混線を抜けた道まで

楽になる、と、
楽にする

時系詞を辿ったアナロジーではなく、例えば、学生時分、夏休みの宿題があったとして、7月に大半を終わらせると、8月は「楽になる」。ただ、「楽にする」ためには今瞬間の辛苦や努力はすぐには報われない。何故ならば、自身を楽にさせるのは周辺環境もあるが、自身の多寡でもあるからで、職種が違えば、辛さや責務は違う。
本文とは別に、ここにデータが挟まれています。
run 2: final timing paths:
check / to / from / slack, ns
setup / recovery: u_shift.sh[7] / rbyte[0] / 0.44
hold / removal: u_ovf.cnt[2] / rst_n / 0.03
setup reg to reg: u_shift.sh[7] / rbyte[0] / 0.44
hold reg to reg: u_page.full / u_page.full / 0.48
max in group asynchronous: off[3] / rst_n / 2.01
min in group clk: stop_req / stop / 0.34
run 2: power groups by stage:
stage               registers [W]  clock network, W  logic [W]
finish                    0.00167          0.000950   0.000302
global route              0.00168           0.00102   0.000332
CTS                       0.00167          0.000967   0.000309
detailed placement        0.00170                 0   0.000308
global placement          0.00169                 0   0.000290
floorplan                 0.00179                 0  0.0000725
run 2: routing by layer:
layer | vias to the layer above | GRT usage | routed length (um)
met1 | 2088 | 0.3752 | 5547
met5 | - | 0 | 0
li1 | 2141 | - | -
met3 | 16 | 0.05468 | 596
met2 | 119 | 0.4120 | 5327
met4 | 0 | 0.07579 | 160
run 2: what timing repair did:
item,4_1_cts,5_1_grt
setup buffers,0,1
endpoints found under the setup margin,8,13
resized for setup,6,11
[src/rtl/commit_sel_ctrl.sv]
module commit_sel_ctrl
  import commit_sel_pkg::*;
#(
  parameter int NUM_THREADS = 4,
  parameter int TID_W       = 2
) (
  input  logic                         clk,
  input  logic                         rstN,
  input  logic [1:0]                   policySel,
  input  logic                         retireFire,
  input  logic                         grantValid,
  input  logic [TID_W-1:0]             grantPos,
  output selStrobe_t                   strobes,
  output logic [NUM_THREADS*TID_W-1:0] prioFlat
);

  logic [TID_W-1:0] prioList [NUM_THREADS];

  // policy decode
  always_comb begin
    strobes = '0;
    if (NUM_THREADS == 1) begin
      strobes.singleMode = (policySel != POL_RESERVED);
    end else begin
      strobes.useRound  = (policySel == POL_ROUND);
      strobes.useOldest = (policySel == POL_AGGRESSIVE) || (policySel == POL_OLDEST);
    end
  end

  generate
    if (NUM_THREADS == 1) begin : gSingle
      logic unusedRotate;
      assign unusedRotate = ^{retireFire, grantValid, grantPos};
      always_ff @(posedge clk) begin
        prioList[0] <= '0;
      end
    end else begin : gMulti
      logic rotateNow;
      assign rotateNow = strobes.useRound && grantValid && retireFire;
      always_ff @(posedge clk) begin
        if (!rstN) begin
          for (int i = 0; i < NUM_THREADS; i++) prioList[i] <= TID_W'(i);
        end else if (rotateNow) begin
          for (int i = 0; i < NUM_THREADS - 1; i++) begin
            if (i >= int'(grantPos)) prioList[i] <= prioList[i+1];
          end
          prioList[NUM_THREADS-1] <= prioList[grantPos];
        end
      end
    end
  endgenerate

  for (genvar g = 0; g < NUM_THREADS; g++) begin : gPack
    assign prioFlat[g*TID_W +: TID_W] = prioList[g];
  end

endmodule
--- config.mk ---
export PLATFORM = sky130hd
export DESIGN_NAME = priv_trap_unit
export DESIGN_NICKNAME = d
export VERILOG_FILES = /design/src/rtl/priv_trap_unit.sv
export SDC_FILE = /design/constraint.sdc
export NUM_CORES = 1
export LEC_CHECK = 0
export BUFFER_PORTS_ARGS = -buffer_cell sky130_fd_sc_hd__buf_2
export CAP_MARGIN = 40
export CORE_UTILIZATION = 40
export CTS_BUF_LIST = sky130_fd_sc_hd__clkbuf_4
export DETAILED_ROUTE_END_ITERATION = 10
export GPL_TIMING_DRIVEN = 0
export PLACE_DENSITY = 0.69
export SYNTH_ARGS = -nofsm -noshare
export SYNTH_HDL_FRONTEND = slang
export SYNTH_SLANG_ARGS = --single-unit
--- constraint.sdc ---
create_clock -name clk -period 4.5 [get_ports clk]
set_input_delay 0.675 -clock clk [delete_from_list [all_inputs] [get_ports clk]]
set_output_delay 0.675 -clock clk [all_outputs]
set_load 0.03 [all_outputs]
<file path="src/rtl/ptw_pkg.sv">
package ptw_pkg;

    localparam int PTE_W       = 32;
    localparam int ENTRY_BYTES = 4;
    localparam int IDX_SHIFT   = $clog2(ENTRY_BYTES);

    // entry flag positions decoded by the permission logic
    localparam int BIT_PRESENT  = 0;
    localparam int BIT_WRITABLE = 1;
    localparam int BIT_USER     = 2;
    localparam int BIT_ACCESSED = 5;
    localparam int BIT_DIRTY    = 6;
    localparam int FRAME_LSB    = 12;

    typedef enum logic [1:0] {
        XLAT_OK   = 2'd0,
        XLAT_SEGV = 2'd1,
        XLAT_PROT = 2'd2
    } xlat_status_e;

    typedef enum logic [2:0] {
        ST_IDLE,
        ST_FETCH,
        ST_EVAL,
        ST_WBACK,
        ST_RESP
    } walk_state_e;

    typedef struct packed {
        logic write;
        logic user;
    } acc_kind_t;

    function automatic xlat_status_e judge(input logic [PTE_W-1:0] pte, input acc_kind_t k);
        if (!pte[BIT_PRESENT])
            return XLAT_SEGV;
        if ((k.write && !pte[BIT_WRITABLE]) || (k.user && !pte[BIT_USER]))
            return XLAT_PROT;
        return XLAT_OK;
    endfunction

    function automatic logic [PTE_W-1:0] mark_used(input logic [PTE_W-1:0] pte, input acc_kind_t k);
        logic [PTE_W-1:0] m;
        m = pte;
        m[BIT_ACCESSED] = 1'b1;
        if (k.write)
            m[BIT_DIRTY] = 1'b1;
        return m;
    endfunction

endpackage

</file>
<file path="src/rtl/ptw_entry_addr.sv">
module ptw_entry_addr
    import ptw_pkg::*;
#(
    parameter int VA_W  = 32,
    parameter int PA_W  = 32,
    parameter int OFS_W = 12
) (
    input  logic [VA_W-1:0]  vaddr,
    input  logic [PA_W-1:0]  base,
    output logic [PA_W-1:0]  entry_addr,
    output logic [OFS_W-1:0] offset
);
    localparam int VPN_W = VA_W - OFS_W;

    logic [VPN_W-1:0] vpn;
    logic [PA_W-1:0]  vpn_ext;

    assign vpn     = vaddr[VA_W-1:OFS_W];
    assign offset  = vaddr[OFS_W-1:0];
    assign vpn_ext = PA_W'(vpn);

    assign entry_addr = base + (vpn_ext << IDX_SHIFT);

endmodule

</file>
<file path="src/rtl/ptw_perm_check.sv">
module ptw_perm_check
    import ptw_pkg::*;
#(
    parameter int PA_W  = 32,
    parameter int OFS_W = 12
) (
    input  logic [PTE_W-1:0] pte,
    input  acc_kind_t        kind,
    input  logic [OFS_W-1:0] offset,
    output xlat_status_e     status,
    output logic [PA_W-1:0]  paddr,
    output logic [PTE_W-1:0] new_pte,
    output logic             need_wb
);
    localparam int PFN_W = PA_W - OFS_W;

    logic [PFN_W-1:0] frame;

    assign frame   = pte[FRAME_LSB +: PFN_W];
    assign status  = judge(pte, kind);
    assign new_pte = mark_used(pte, kind);

    always_comb begin
        if (status == XLAT_OK) begin
            paddr   = {frame, offset};
            need_wb = (new_pte != pte);
        end else begin
            paddr   = '0;
            need_wb = 1'b0;
        end
    end

endmodule

</file>
<file path="src/rtl/pt_walker.sv">
module pt_walker
    import ptw_pkg::*;
#(
    parameter int VA_W  = 32,
    parameter int PA_W  = 32,
    parameter int OFS_W = 12
) (
    input  logic            clk,
    input  logic            rst,
    input  logic            req_valid,
    output logic            req_ready,
    input  logic [VA_W-1:0] req_vaddr,
    input  logic            req_write,
    input  logic            req_user,
    input  logic [PA_W-1:0] ptbr,
    output logic            mem_rd_req,
    output logic [PA_W-1:0] mem_rd_addr,
    input  logic            mem_rd_ack,
    input  logic [31:0]     mem_rd_data,
    output logic            mem_wr_req,
    output logic [PA_W-1:0] mem_wr_addr,
    output logic [31:0]     mem_wr_data,
    input  logic            mem_wr_ack,
    output logic            rsp_valid,
    input  logic            rsp_ready,
    output logic [1:0]      rsp_status,
    output logic [PA_W-1:0] rsp_paddr
);
    walk_state_e      state;
    logic [VA_W-1:0]  vaddr_q;
    logic [PA_W-1:0]  base_q;
    acc_kind_t        kind_q;
    logic [PTE_W-1:0] pte_q;
    logic [PTE_W-1:0] wb_q;
    xlat_status_e     status_q;
    logic [PA_W-1:0]  paddr_q;

    logic [PA_W-1:0]  entry_addr;
    logic [OFS_W-1:0] offset;
    xlat_status_e     chk_status;
    logic [PA_W-1:0]  chk_paddr;
    logic [PTE_W-1:0] chk_new;
    logic             chk_wb;

    ptw_entry_addr #(.VA_W(VA_W), .PA_W(PA_W), .OFS_W(OFS_W)) u_addr (
        .vaddr      (vaddr_q),
        .base       (base_q),
        .entry_addr (entry_addr),
        .offset     (offset)
    );

    ptw_perm_check #(.PA_W(PA_W), .OFS_W(OFS_W)) u_check (
        .pte     (pte_q),
        .kind    (kind_q),
        .offset  (offset),
        .status  (chk_status),
        .paddr   (chk_paddr),
        .new_pte (chk_new),
        .need_wb (chk_wb)
    );

    always_ff @(posedge clk) begin
        if (rst) begin
            state    <= ST_IDLE;
            vaddr_q  <= '0;
            base_q   <= '0;
            kind_q   <= '0;
            pte_q    <= '0;
            wb_q     <= '0;
            status_q <= XLAT_OK;
            paddr_q  <= '0;
        end else begin
            unique case (state)
                ST_IDLE: if (req_valid) begin
                    vaddr_q      <= req_vaddr;
                    base_q       <= ptbr;
                    kind_q.write <= req_write;
                    kind_q.user  <= req_user;
                    state        <= ST_FETCH;
                end
                ST_FETCH: if (mem_rd_ack) begin
                    pte_q <= mem_rd_data;
                    state <= ST_EVAL;
                end
                ST_EVAL: begin
                    status_q <= chk_status;
                    paddr_q  <= chk_paddr;
                    wb_q     <= chk_new;
                    state    <= chk_wb ? ST_WBACK : ST_RESP;
                end
                ST_WBACK: if (mem_wr_ack) state <= ST_RESP;
                ST_RESP:  if (rsp_ready)  state <= ST_IDLE;
                default:  state <= ST_IDLE;
            endcase
        end
    end

    assign req_ready   = (state == ST_IDLE);
    assign mem_rd_req  = (state == ST_FETCH);
    assign mem_rd_addr = entry_addr;
    assign mem_wr_req  = (state == ST_WBACK);
    assign mem_wr_addr = entry_addr;
    assign mem_wr_data = wb_q;
    assign rsp_valid   = (state == ST_RESP);
    assign rsp_status  = status_q;
    assign rsp_paddr   = paddr_q;

    AST_ONE_READ: assert property (@(posedge clk) disable iff (rst)
        mem_rd_req && mem_rd_ack |=> !mem_rd_req);
    AST_FAULT_NO_ADDR: assert property (@(posedge clk) disable iff (rst)
        rsp_valid && rsp_status != XLAT_OK |-> rsp_paddr == '0);
    AST_WB_ONLY_OK: assert property (@(posedge clk) disable iff (rst)
        mem_wr_req |-> status_q == XLAT_OK);
    AST_WB_ACCESSED: assert property (@(posedge clk) disable iff (rst)
        mem_wr_req |-> mem_wr_data[BIT_ACCESSED]);
    AST_WB_DIRTY: assert property (@(posedge clk) disable iff (rst)
        mem_wr_req && kind_q.write |-> mem_wr_data[BIT_DIRTY]);
    AST_IDLE_QUIET: assert property (@(posedge clk) disable iff (rst)
        req_ready |-> !rsp_valid && !mem_rd_req && !mem_wr_req);
    AST_RSP_HOLD: assert property (@(posedge clk) disable iff (rst)
        rsp_valid && !rsp_ready |=> rsp_valid && $stable(rsp_status) && $stable(rsp_paddr));

endmodule

</file>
それでも、用益、便益を1.0をこなしていれば、成り立つ社会はなく、それ以上の対価を持って、償還される。償還されるのは具体的金銭か社会的地位か、はたまた、休息か、それ以外か。安定雇用をシステム化するには、現代ではポストがかなり少なくなっている。
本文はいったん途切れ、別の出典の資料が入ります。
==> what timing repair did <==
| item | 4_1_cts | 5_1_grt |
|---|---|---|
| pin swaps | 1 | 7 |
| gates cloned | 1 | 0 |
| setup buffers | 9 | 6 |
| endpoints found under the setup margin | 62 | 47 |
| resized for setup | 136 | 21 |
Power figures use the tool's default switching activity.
何故ならば、ホワイトカラー層が出来ていたものが代替出来るようになったからで、そのポストを奪い合うにはヒューマン・リソース・サイドのキャリアや潜在知などが関わってくることになる。

「自由並列主義社会での椅子取りゲームは過酷だ」、とかの紋切型ではなく、その人がやれることはその人がやらないといけない、というだけの自明性であり、要は「これ」というものがあれば、どこでも飛べる。それが国境線や言語線であっても。
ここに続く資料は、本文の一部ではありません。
`config.mk`:
```
export PLATFORM = sky130hd
export DESIGN_NAME = stripe_permute_unit
export DESIGN_NICKNAME = d
export VERILOG_FILES = /design/src/rtl/spu_pkg.sv /design/src/rtl/spu_replicate.sv /design/src/rtl/spu_stage.sv /design/src/rtl/spu_sign_extend.sv /design/src/rtl/stripe_permute_unit.sv
export SDC_FILE = /design/constraint.sdc
export NUM_CORES = 1
export LEC_CHECK = 0
export ABC_CLOCK_PERIOD_IN_PS = 4090
export BUFFER_PORTS_ARGS = -buffer_cell sky130_fd_sc_hd__buf_2
export CAP_MARGIN = 10
export CORE_AREA = 2 2 72 74
export DETAILED_ROUTE_END_ITERATION = 10
export DIE_AREA = 0 0 74 76
export PLACE_DENSITY = 0.84
export SLEW_MARGIN = 20
export SYNTH_ARGS = -nofsm -noshare
export SYNTH_HDL_FRONTEND = slang
export SYNTH_SLANG_ARGS = --single-unit
```
`constraint.sdc`:
```
create_clock -name vclk -period 4.09
set_input_delay 0.818 -clock vclk [all_inputs]
set_output_delay 0.818 -clock vclk [all_outputs]
set_load 0.005 [all_outputs]
```
`src/rtl/spu_pkg.sv`:
```
package spu_pkg;

  // Distance a stage pulls bits from, stage 0 being the widest move.
  function automatic int stage_dist(input int data_w, input int k);
    return data_w >> (k + 1);
  endfunction

  // Highest position a stage acts on; everything above passes through.
  function automatic int stage_last(input int data_w, input int k);
    return data_w + stage_dist(data_w, k) - 2;
  endfunction

  // Bit of the chosen amount that a stage tests.
  function automatic int stage_test_bit(input int amt_w, input int k);
    return amt_w - 1 - k;
  endfunction

  // Position index bit that picks primary (1) or alternate (0).
  // The final stage has no alternate; the top feeds it primary twice.
  function automatic int stage_sel_bit(input int amt_w, input int k);
    return (k < amt_w - 1) ? (amt_w - 2 - k) : 0;
  endfunction

  // Position index bit that, when 0, lets stripe flip the first stage.
  function automatic int stripe_idx_bit(input int amt_w);
    return (amt_w >= 3) ? (amt_w - 3) : 0;
  endfunction

endpackage

```
`src/rtl/spu_replicate.sv`:
```
module spu_replicate #(
  parameter int DATA_W = 32
) (
  input  logic [DATA_W-1:0]   word_i,
  output logic [2*DATA_W-1:0] dual_o
);
  assign dual_o = {word_i, word_i};
endmodule

```
`src/rtl/spu_stage.sv`:
```
module spu_stage #(
  parameter int WORK_W   = 64,
  parameter int DIST     = 16,
  parameter int LAST     = 46,
  parameter int SEL_BIT  = 3,
  parameter int FLIP_BIT = 2
) (
  input  logic [WORK_W-1:0] din,
  input  logic              pri_bit,
  input  logic              alt_bit,
  input  logic              flip,
  output logic [WORK_W-1:0] dout
);
  for (genvar p = 0; p < WORK_W; p++) begin : g_pos
    if (p <= LAST) begin : g_move
      logic amt_bit;
      logic take;
      if (((p >> SEL_BIT) & 1) == 1) begin : g_pri
        assign amt_bit = pri_bit;
      end else begin : g_alt
        assign amt_bit = alt_bit;
      end
      if (((p >> FLIP_BIT) & 1) == 0) begin : g_flip
        assign take = amt_bit ^ flip;
      end else begin : g_noflip
        assign take = amt_bit;
      end
      assign dout[p] = take ? din[p + DIST] : din[p];
    end else begin : g_keep
      assign dout[p] = din[p];
    end
  end
endmodule

```
`src/rtl/spu_sign_extend.sv`:
```
module spu_sign_extend #(
  parameter int DATA_W = 32,
  parameter int OUT_W  = 64
) (
  input  logic [DATA_W-1:0] low_i,
  output logic [OUT_W-1:0]  wide_o
);
  assign wide_o = {{(OUT_W - DATA_W){low_i[DATA_W-1]}}, low_i};
endmodule

```
`src/rtl/stripe_permute_unit.sv`:
```
module stripe_permute_unit
  import spu_pkg::*;
#(
  parameter int DATA_W = 32,
  parameter int OUT_W  = 64
) (
  input  logic [DATA_W-1:0]         src_i,
  input  logic [$clog2(DATA_W)-1:0] amt_pri_i,
  input  logic [$clog2(DATA_W)-1:0] amt_alt_i,
  input  logic                      stripe_i,
  output logic [OUT_W-1:0]          result_o
);
  localparam int AMT_W  = $clog2(DATA_W);
  localparam int WORK_W = 2 * DATA_W;
  localparam int NSTG   = AMT_W;

  logic [NSTG:0][WORK_W-1:0] stage_data;

  spu_replicate #(.DATA_W(DATA_W)) u_rep (
    .word_i (src_i),
    .dual_o (stage_data[0])
  );

  for (genvar k = 0; k < NSTG; k++) begin : g_stage
    localparam int D  = stage_dist(DATA_W, k);
    localparam int L  = stage_last(DATA_W, k);
    localparam int TB = stage_test_bit(AMT_W, k);
    localparam int SB = stage_sel_bit(AMT_W, k);
    localparam int FB = (k == 0) ? stripe_idx_bit(AMT_W) : 0;

    logic alt_feed;
    logic flip_feed;
    if (k == NSTG - 1) begin : g_prionly
      assign alt_feed = amt_pri_i[TB];
    end else begin : g_twoamt
      assign alt_feed = amt_alt_i[TB];
    end
    if (k == 0) begin : g_stripe
      assign flip_feed = stripe_i;
    end else begin : g_nostripe
      assign flip_feed = 1'b0;
    end

    spu_stage #(
      .WORK_W   (WORK_W),
      .DIST     (D),
      .LAST     (L),
      .SEL_BIT  (SB),
      .FLIP_BIT (FB)
    ) u_stage (
      .din     (stage_data[k]),
      .pri_bit (amt_pri_i[TB]),
      .alt_bit (alt_feed),
      .flip    (flip_feed),
      .dout    (stage_data[k+1])
    );
  end

  spu_sign_extend #(.DATA_W(DATA_W), .OUT_W(OUT_W)) u_sext (
    .low_i  (stage_data[NSTG][DATA_W-1:0]),
    .wide_o (result_o)
  );
endmodule

```
==> impl_metrics.env, run 1 <==
export IMPL_synth_cell_type_count=26
export IMPL_final_period_minus_worst_setup_slack_ns=3.69
export IMPL_whs_endpoint="result_o[29]"
export IMPL_timing_hold_worst_start="amt_pri_i[0]"
export IMPL_seq_cells=0
export IMPL_post_synth_instance_area_mm2=0.00239
export IMPL_startpoint="amt_pri_i[4]"
export IMPL_clock_buffer_count=0
export IMPL_clock_fmax_mhz=271
export IMPL_synth_top_cells_by_count="sky130_fd_sc_hd__mux2i_1, sky130_fd_sc_hd__a21oi_1, sky130_fd_sc_hd__buf_4"
export IMPL_synth_compound_gate_area_share_pct=24.7
export IMPL_most_common_cell_type_on_the_critical_path="sky130_fd_sc_hd__buf_2"
export IMPL_worst_relative_slew_slack_pct=60.4
export IMPL_timing_worst_setup_path_type="in2out"
export IMPL_first_pass_iters=5
export IMPL_seq_area_um2=0
export IMPL_drtIter0Drc=382
export IMPL_dp_slack_ns=0.370
export IMPL_synth_top_area_share_pct=32.2
export IMPL_cts_hold_repair_buffers=0
export IMPL_timing_critical_path_slowest_stage_cell="sky130_fd_sc_hd__xor2_2"
export IMPL_synth_top_area_cell="sky130_fd_sc_hd__mux2i_1"
export IMPL_largest_family_of_logic_cells_by_synthesized_area="multiplexers"
export IMPL_dp_hpwl_um=5800
export IMPL_finalCritPeriodShare_pct=90.3
export IMPL_synth_adder_area_share_pct=0
export IMPL_yosysSeqAreaShare_pct=0
export IMPL_yosys_warnings=0
export IMPL_boundaryPins=107
export IMPL_post_cts_resized_instances=0
export IMPL_detail_route_wl_per_cell_um=16.0
export IMPL_placed_cells_incl_taps=448
export IMPL_timing_hold_violations_final=0
export IMPL_max_cap_violations=0
export IMPL_post_cts_repair_setup_buffers=0
export IMPL_die_height_um=76
export IMPL_placedInstanceArea_mm2=0.00272
export IMPL_critPathMaxFanout=10
export IMPL_io_port_bufs=106
export IMPL_core_rowCount=26
export IMPL_worst_path_dominant_cell_family="multiplexers"
export IMPL_drt_total_wl_um=7150
export IMPL_num_vias=2709
export IMPL_critical_path_startpoint_type="primary input"
export IMPL_grt_max_degree=34
export IMPL_syn_area_per_cell_um2=7.45
export IMPL_detail_route_vias_per_cell=6.05
export IMPL_gpl_wtd_cong=0.939
export IMPL_yosys_mux_area_fraction_pct=41.8
export IMPL_vias_in_the_first_global_route=2347
export IMPL_worst_hold_stages=3
export IMPL_leakage_uw=0.00134
export IMPL_worstSetupEndpointType="primary output"
export IMPL_overflow=0
export IMPL_finish_cell_count_without_fillers=448
export IMPL_post_synth_xor_area_fraction_pct=2.72
export IMPL_critical_path_buf_inv_count=2
export IMPL_wp_data_required_ns=3.27
export IMPL_top_area_cells_in_the_synthesized_netlist="sky130_fd_sc_hd__mux2i_1, sky130_fd_sc_hd__buf_4, sky130_fd_sc_hd__mux2_2"
export IMPL_initial_core_util_pct=48.7
export IMPL_tightest_slew_ns=0.593
export IMPL_timing_critical_path_cells="buf_2 -> xor2_2 -> mux2i_1 -> nand3_1 -> a32oi_1 -> mux2_2 -> buf_2"
export IMPL_critical_path_max_stage_delay_ns=0.52
export IMPL_detail_route_antenna_nets=0
export IMPL_first_pass_grt_wire_length_um=11100
export IMPL_floorplan_core_area_mm2=0.00491
export IMPL_die_w_um=74
export IMPL_grt_setup_unrepaired="no"
export IMPL_power_density_mw_per_mm2=176
export IMPL_grt_total_usage_pct=24.0
export IMPL_syn_nets=364
export IMPL_finalWorstSetupSlack_ns=0.397
export IMPL_yosys_area_share_simple_pct=15.7
export IMPL_synthMostInstantiatedCell="sky130_fd_sc_hd__mux2i_1"
export IMPL_worst_endpoint_arrival_ns=2.88
export IMPL_number_of_antenna_violations_at_the_first_check_in_global_routing=0
export IMPL_drc=0
export IMPL_areaGrowthSynthToFinish_pct=13.9
export IMPL_setup_viol=0
export IMPL_layout_drive_gt1_share_pct=37.3
export IMPL_die_area_mm2=0.00562
export IMPL_fin_tns_setup_ns=0
export IMPL_n_antenna_cell=0
export IMPL_netlist_instances=321
export IMPL_holdCritPathClass="in2out"
export IMPL_post_route_cell_area_mm2=0.00272
export IMPL_final_nets=423
export IMPL_worst_ir_drop_vdd_mv=0.132
export IMPL_final_max_slew_violation_count=0
export IMPL_status="complete, no violations"
metal layers:
layer	wire, µm	global-route usage (%)	vias to the layer above	part of all wire, %
met3	671	2.12	18	9.4
met2	3190	37.9	174	45
met5	0	0	-	0
met4	205	6.00	0	2.9
met1	3080	34.7	1216	43
li1	-	-	1301	-
worst min-delay path: cells and delay by family:
kind / cells / cell delay [ns]
muxes: 1 / 0.15
buffers and inverters: 2 / 0.34
cells by family (layout without fill, tap and decap cells):
group / Yosys count / count (layout)
compound gates: 86 / 86
buf+inv: 61 / 118
xor+xnor: 4 / 4
simple gates: 73 / 73
mux: 97 / 97
worst max path at each step:
stage	endpoint	slack, ns	depth (start not counted)
floorplan	result_o[32]	0.55	7
global placement	result_o[36]	0.43	7
detailed placement	result_o[35]	0.37	7
CTS	result_o[35]	0.37	7
global route	result_o[57]	0.20	7
finish	result_o[16]	0.40	7
report_power, final:
part	switching, µW	internal (µW)	leakage (µW)
sequential	0	0	0
combinational	260	219	0.00134
clock	0	0	0
total	260	219	0.00134
layout make-up:
| cell class | count | area (µm²) |
|---|---|---|
| Fill cell | 462 | 2190 |
| Timing Repair Buffer | 114 | 591 |
| Inverter | 4 | 15.0 |
| Multi-Input combinational cell | 260 | 2030 |
| Tap cell | 70 | 87.6 |
per-stage QoR:
| step | total power [µW] | util (%) | hold WS, ns |
|---|---|---|---|
| after global routing | 522 | 55.5 | 2.16 |
| after CTS | 473 | 55.5 | 2.13 |
| after global placement | 462 | 55.5 | 2.13 |
| after floorplan | 362 | - | 1.91 |
| after detailed placement | 472 | 55.5 | 2.13 |
| final | 478 | 55.5 | 2.13 |
cell usage in the layout, fill, tap and decap left out, types with 11 or more instances in the layout:
master	instances
sky130_fd_sc_hd__nand3_1	27
sky130_fd_sc_hd__nor2_1	16
sky130_fd_sc_hd__mux2_2	17
sky130_fd_sc_hd__a21oi_1	36
sky130_fd_sc_hd__a32o_1	11
sky130_fd_sc_hd__a32oi_1	14
sky130_fd_sc_hd__mux2i_1	77
sky130_fd_sc_hd__nor2b_1	16
sky130_fd_sc_hd__buf_2	106
Power figures use the tool's default switching activity.
==> inputs of run 2 (changes only) <==
--- a/config.mk
+++ b/config.mk
@@ -6,7 +6,7 @@
 export NUM_CORES = 1
 export LEC_CHECK = 0
 export ABC_CLOCK_PERIOD_IN_PS = 4090
-export BUFFER_PORTS_ARGS = -buffer_cell sky130_fd_sc_hd__buf_2
+export BUFFER_PORTS_ARGS = -buffer_cell sky130_fd_sc_hd__buf_4
 export CAP_MARGIN = 10
 export CORE_AREA = 2 2 72 74
 export DETAILED_ROUTE_END_ITERATION = 10
==> run 2 against run 1 <==
  * Count of clock-buffer cells in the layout unchanged
  * Sequential cell count unchanged
  * Design area increased by 8.6%
  * First-iteration DRC count decreased by 53%
  * Sequential share of layout area unchanged
  * Fmax increased by 0.14%
  * Global-route usage increased by 0.95 points
  * Critical endpoint is now result_o[60]
  * Largest cell class unchanged
  * Largest power group unchanged
  * Highest routed layer unchanged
しかし、昨今のグローバル人材育成の喧しさと阻害されて違うのは、グローバル人材が最初から外向けに内側を時にないがしろにするように、最初から英語で教育するならば、日本語をマスターしてから英語や多国語に至り、そこでの自己投資で、外向けなのか内向けなのか、決まってくるからで、国際貿易関係に属しても、自国の事務処理に長けている人ならば、あえて出る必要はないとも思う。きっと、そこに居ても、ここに戻ってこられなくなることはない。

戻ってこられなくなるとしたら、そういう風に制度改革が為されたというだけで自己責任論にはいかないはずで、今は、どんなものでも自己責任に還る節があるものの、自己とは非・自己との関係性によって初めて成立する。

○○さんと、××さん、そして、「私」の連関性で、その○○さんにとっての「私」、私にとっての「××さん」が浮かぶ。だから、誰々の話をしても、共通項がなくなっていけば、当たり前に通じなくなる。法律やニュースはそこを繋ぎとめるものであったのかもしれないが、その咀嚼速度も差異が生まれ、では、例えば、TPPは何なのか、となると、どうにもぼんやりと障壁が生まれる。農業分野にとってはこうだ、と思っていても、いや、医療、経済、人材面でも待てよ、となると、こんがらがる。

混線した中で、肩をぶつけ合っているのが、この当世なのだと思う。今、「楽になる」ために、何かを諦めるなら、いつかの自身を「楽にする」ために、何かを信じた方がいいという気がする。